Management is responsible for the preparation and fair presentation of the Financial Statements in accordance with International Financial Reporting Standards as issued by the International Accounting Standards Board, and for such internal control as management determines is necessary to enable the preparation of Financial Statements that are free from material misstatement, whether due to fraud or error.

In preparing the Financial Statements, management is responsible for assessing the Company's ability to continue as a going concern, disclosing, as applicable, matters related to going concern and using the going concern basis of accounting unless management either intends to liquidate the Company or to cease operations, or has no realistic alternative but to do so.

Those charged with governance are responsible for overseeing the Company's financial reporting process.

Auditors' Responsibilities for the Audit of the Financial Statements

Our objectives are to obtain reasonable assurance about whether the Financial Statements as a whole are free from material misstatement, whether due to fraud or error, and to issue an auditors' report that includes our opinion. Reasonable assurance is a high level of assurance, but is not a guarantee that an audit conducted in accordance with Canadian generally accepted auditing standards will always detect a material misstatement when it exists. Misstatements can arise from fraud or error and are considered material if, individually or in the aggregate, they could reasonably be expected to influence the economic decisions of users taken on the basis of these Financial Statements.
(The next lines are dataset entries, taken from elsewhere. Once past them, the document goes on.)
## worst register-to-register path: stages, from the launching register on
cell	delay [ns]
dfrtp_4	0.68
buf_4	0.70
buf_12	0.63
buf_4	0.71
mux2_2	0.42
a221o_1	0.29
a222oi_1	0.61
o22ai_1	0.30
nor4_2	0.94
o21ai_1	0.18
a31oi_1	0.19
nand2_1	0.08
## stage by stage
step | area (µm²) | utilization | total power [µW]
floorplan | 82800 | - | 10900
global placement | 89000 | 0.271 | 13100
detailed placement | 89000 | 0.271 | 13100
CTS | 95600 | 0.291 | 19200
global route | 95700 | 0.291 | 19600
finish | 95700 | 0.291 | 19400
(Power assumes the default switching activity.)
As part of an audit in accordance with Canadian generally accepted auditing standards, we exercise professional judgment and maintain professional skepticism throughout the audit. We also:

  • Identify and assess the risks of material misstatement of the Financial Statements, whether due to fraud or error, design and perform audit procedures responsive to those risks, and obtain audit evidence that is sufficient and appropriate to provide a basis for our opinion. The risk of not detecting a material misstatement resulting from fraud is higher than for one resulting from error, as fraud may involve collusion, forgery, intentional omissions, misrepresentations, or the override of internal control.
  • Obtain an understanding of internal control relevant to the audit in order to design audit procedures that are appropriate in the circumstances, but not for the purpose of expressing an opinion on the effectiveness of the Company's internal control.
  • Evaluate the appropriateness of accounting policies used and the reasonableness of accounting estimates and related disclosures made by management.
  • Conclude on the appropriateness of management's use of the going concern basis of accounting and, based on the audit evidence obtained, whether a material uncertainty exists related to events or conditions that may cast significant doubt on the Company's ability to continue as a going concern. If we conclude that a material uncertainty exists, we are required to draw attention in our auditors' report to the related disclosures in the Financial Statements or, if such disclosures are inadequate, to modify our opinion. Our conclusions are based on the audit evidence obtained up to the date of our auditors' report. However, future events or conditions may cause the Company to cease to continue as a going concern.
  • Evaluate the overall presentation, structure and content of the Financial Statements, including the disclosures, and whether the Financial Statements represent the underlying transactions and events in a manner that achieves fair presentation.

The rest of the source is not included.